Greta wrote: August 1st, 2018, 9:21 pm
Generally supplies are far cheaper in the US than where I live, but we still have greater longevity, better health results, cheaper services for patients and will less budget drain. Why? Because the corporate parasitism is less here than in the US.
Some supplies will be cheaper here because they are produced here, while Australia must import them. But provider salaries and the price of services (such as laboratory tests, CAT scans & MRIs, etc., are costlier here than almost anywhere else --- primarily because governments in other countries impose arbitrary limits on prices. See the links in my previous post. With respect to drug prices, I'm not sure what is Australia's policy, but in Canada drug prices are much cheaper, because the Canadian government allows US manufacturers to charge only the costs of production plus a fixed markup. Recovery of R&D costs --- which are huge for most drugs --- is not allowed. Hence US consumers must subsidize Canadians' shares of those costs.

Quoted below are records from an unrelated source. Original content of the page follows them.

### src/rtl/intra4_pkg.sv
// Shared definitions for the 4x4 intra luma predictor.
// Assumes mode codes 0..8; anything larger is invalid.
package intra4_pkg;
    typedef enum logic [3:0] {
        PM_VERT = 4'd0,
        PM_HORZ = 4'd1,
        PM_FLAT = 4'd2,
        PM_DDL  = 4'd3,
        PM_DDR  = 4'd4,
        PM_VRT  = 4'd5,
        PM_HDN  = 4'd6,
        PM_VLF  = 4'd7,
        PM_HUP  = 4'd8
    } pred_mode_e;

    // Bit positions inside the neighbour presence mask
    localparam int NB_LEFT    = 0;
    localparam int NB_UP      = 1;
    localparam int NB_CORNER  = 2;
    localparam int NB_UPRIGHT = 3;

    localparam int BLK      = 4;
    localparam int LINE_LEN = 10;
    localparam int ABOVE_N  = 2 * BLK;
endpackage

### src/rtl/intra4_legality.sv
// Decides whether a mode code is usable with the given neighbour mask.
// Assumes mask bits per intra4_pkg; above-right presence never matters here.
module intra4_legality
    import intra4_pkg::*;
(
    input  logic [3:0] mode,
    input  logic [2:0] avail,
    output logic       illegal
);
    logic has_l, has_u, has_c;

    assign has_l = avail[NB_LEFT];
    assign has_u = avail[NB_UP];
    assign has_c = avail[NB_CORNER];

    // Map each mode to the neighbour groups it consumes
    always_comb begin
        case (mode)
            PM_VERT, PM_DDL, PM_VLF:  illegal = !has_u;
            PM_HORZ, PM_HUP:          illegal = !has_l;
            PM_FLAT:                  illegal = 1'b0;
            PM_DDR, PM_VRT, PM_HDN:   illegal = !(has_u && has_l && has_c);
            default:                  illegal = 1'b1;
        endcase
    end
endmodule

### src/rtl/intra4_nbr_prep.sv
// Cleans neighbour pixels: zeroes groups marked absent and replaces a
// missing above-right group by copies of the last upper pixel.
// Assumes packed pixel order with index 0 in the lowest bits.
module intra4_nbr_prep
    import intra4_pkg::*;
#(
    parameter int PIX_W = 8
) (
    input  logic [3:0]               avail,
    input  logic [BLK*PIX_W-1:0]     left_raw,
    input  logic [ABOVE_N*PIX_W-1:0] above_raw,
    input  logic [PIX_W-1:0]         corner_raw,
    output logic [BLK*PIX_W-1:0]     left_cl,
    output logic [ABOVE_N*PIX_W-1:0] above_cl,
    output logic [PIX_W-1:0]         corner_cl
);
    localparam int LW = BLK * PIX_W;

    logic [PIX_W-1:0] last_up;

    // Left column and corner pass only when present
    assign left_cl   = avail[NB_LEFT]   ? left_raw   : '0;
    assign corner_cl = avail[NB_CORNER] ? corner_raw : '0;
    assign above_cl[LW-1:0] = avail[NB_UP] ? above_raw[LW-1:0] : '0;
    assign last_up = above_cl[LW-1 -: PIX_W];

    // Above-right pixels: real data or replicated last upper pixel
    for (genvar i = BLK; i < ABOVE_N; i++) begin : g_ur
        assign above_cl[i*PIX_W +: PIX_W] =
            (avail[NB_UP] && avail[NB_UPRIGHT]) ? above_raw[i*PIX_W +: PIX_W] : last_up;
    end
endmodule

### src/rtl/intra4_line_gen.sv
// Builds the per-mode reference line (up to 10 entries) from cleaned
// neighbours. Copy modes place their source pixels in entries 0..3; the
// flat mode places its average in entry 0. Unused entries are zero.
module intra4_line_gen
    import intra4_pkg::*;
#(
    parameter int PIX_W = 8
) (
    input  logic [3:0]                mode,
    input  logic                      has_left,
    input  logic                      has_up,
    input  logic [BLK*PIX_W-1:0]      left_cl,
    input  logic [ABOVE_N*PIX_W-1:0]  above_cl,
    input  logic [PIX_W-1:0]          corner_cl,
    output logic [LINE_LEN*PIX_W-1:0] line_out
);
    localparam logic [PIX_W-1:0] MID = PIX_W'(1) << (PIX_W - 1);

    logic [PIX_W-1:0] l [BLK];
    logic [PIX_W-1:0] u [ABOVE_N];
    logic [PIX_W-1:0] c;
    logic [PIX_W-1:0] t [LINE_LEN];
    logic [PIX_W+1:0] sum_l, sum_u, one_side;
    logic [PIX_W+2:0] both;
    logic [PIX_W-1:0] flat;

    function automatic logic [PIX_W-1:0] tap3(input logic [PIX_W-1:0] a,
                                              input logic [PIX_W-1:0] b,
                                              input logic [PIX_W-1:0] d);
        logic [PIX_W+1:0] s;
        s = {2'b00, a} + {1'b0, b, 1'b0} + {2'b00, d} + (PIX_W+2)'(2);
        return s[PIX_W+1:2];
    endfunction

    function automatic logic [PIX_W-1:0] tap2(input logic [PIX_W-1:0] a,
                                              input logic [PIX_W-1:0] b);
        logic [PIX_W:0] s;
        s = {1'b0, a} + {1'b0, b} + (PIX_W+1)'(1);
        return s[PIX_W:1];
    endfunction

    for (genvar i = 0; i < BLK; i++) begin : g_l
        assign l[i] = left_cl[i*PIX_W +: PIX_W];
    end
    for (genvar i = 0; i < ABOVE_N; i++) begin : g_u
        assign u[i] = above_cl[i*PIX_W +: PIX_W];
    end
    assign c = corner_cl;

    // Flat-mode average over whichever sides are present
    always_comb begin
        sum_l = (PIX_W+2)'(l[0]) + (PIX_W+2)'(l[1]) + (PIX_W+2)'(l[2]) + (PIX_W+2)'(l[3]);
        sum_u = (PIX_W+2)'(u[0]) + (PIX_W+2)'(u[1]) + (PIX_W+2)'(u[2]) + (PIX_W+2)'(u[3]);
        both  = {1'b0, sum_l} + {1'b0, sum_u} + (PIX_W+3)'(4);
        one_side = (has_up ? sum_u : sum_l) + (PIX_W+2)'(2);
        if (has_up && has_left)      flat = both[PIX_W+2:3];
        else if (has_up || has_left) flat = one_side[PIX_W+1:2];
        else                         flat = MID;
    end

    // Reference line per mode
    always_comb begin
        for (int i = 0; i < LINE_LEN; i++) t[i] = '0;
        case (mode)
            PM_VERT: for (int i = 0; i < BLK; i++) t[i] = u[i];
            PM_HORZ: for (int i = 0; i < BLK; i++) t[i] = l[i];
            PM_FLAT: t[0] = flat;
            PM_DDL: begin
                for (int i = 0; i < 6; i++) t[i] = tap3(u[i], u[i+1], u[i+2]);
                t[6] = tap3(u[6], u[7], u[7]);
            end
            PM_DDR: begin
                t[0] = tap3(l[1], l[2], l[3]);
                t[1] = tap3(l[0], l[1], l[2]);
                t[2] = tap3(c, l[0], l[1]);
                t[3] = tap3(l[0], c, u[0]);
                t[4] = tap3(c, u[0], u[1]);
                t[5] = tap3(u[0], u[1], u[2]);
                t[6] = tap3(u[1], u[2], u[3]);
            end
            PM_VRT: begin
                t[0] = tap3(l[0], l[1], l[2]);
                t[1] = tap3(c, l[0], l[1]);
                t[2] = tap3(l[0], c, u[0]);
                t[3] = tap2(c, u[0]);
                t[4] = tap3(c, u[0], u[1]);
                t[5] = tap2(u[0], u[1]);
                t[6] = tap3(u[0], u[1], u[2]);
                t[7] = tap2(u[1], u[2]);
                t[8] = tap3(u[1], u[2], u[3]);
                t[9] = tap2(u[2], u[3]);
            end
            PM_HDN: begin
                t[0] = tap3(u[0], u[1], u[2]);
                t[1] = tap3(c, u[0], u[1]);
                t[2] = tap3(u[0], c, l[0]);
                t[3] = tap2(c, l[0]);
                t[4] = tap3(c, l[0], l[1]);
                t[5] = tap2(l[0], l[1]);
                t[6] = tap3(l[0], l[1], l[2]);
                t[7] = tap2(l[1], l[2]);
                t[8] = tap3(l[1], l[2], l[3]);
                t[9] = tap2(l[2], l[3]);
            end
            PM_VLF: begin
                for (int k = 0; k < 5; k++) begin
                    t[2*k]   = tap2(u[k], u[k+1]);
                    t[2*k+1] = tap3(u[k], u[k+1], u[k+2]);
                end
            end
            PM_HUP: begin
                t[0] = tap2(l[0], l[1]);
                t[1] = tap3(l[0], l[1], l[2]);
                t[2] = tap2(l[1], l[2]);
                t[3] = tap3(l[1], l[2], l[3]);
                t[4] = tap2(l[2], l[3]);
                t[5] = tap3(l[2], l[3], l[3]);
                for (int i = 6; i < LINE_LEN; i++) t[i] = l[3];
            end
            default: ;
        endcase
    end

    for (genvar i = 0; i < LINE_LEN; i++) begin : g_pack
        assign line_out[i*PIX_W +: PIX_W] = t[i];
    end
endmodule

Please amplify on this "corporate parasitism" you mention. In what does that consist? What form does it take? Could you provide some examples?
I accept that you argue from a basis of assumption as a libertarian, so you are ideologically opposed to public healthcare per se, and thus will always find a way of distorting the situation to make your system appear to be optimal.
What do you think I have "distorted"?
Trouble is, the US system is famously poor value for both patients and taxpayers as compared with every other western health systems in Europe and Australasia, who tend to deal with far more expensive overheads than in the US.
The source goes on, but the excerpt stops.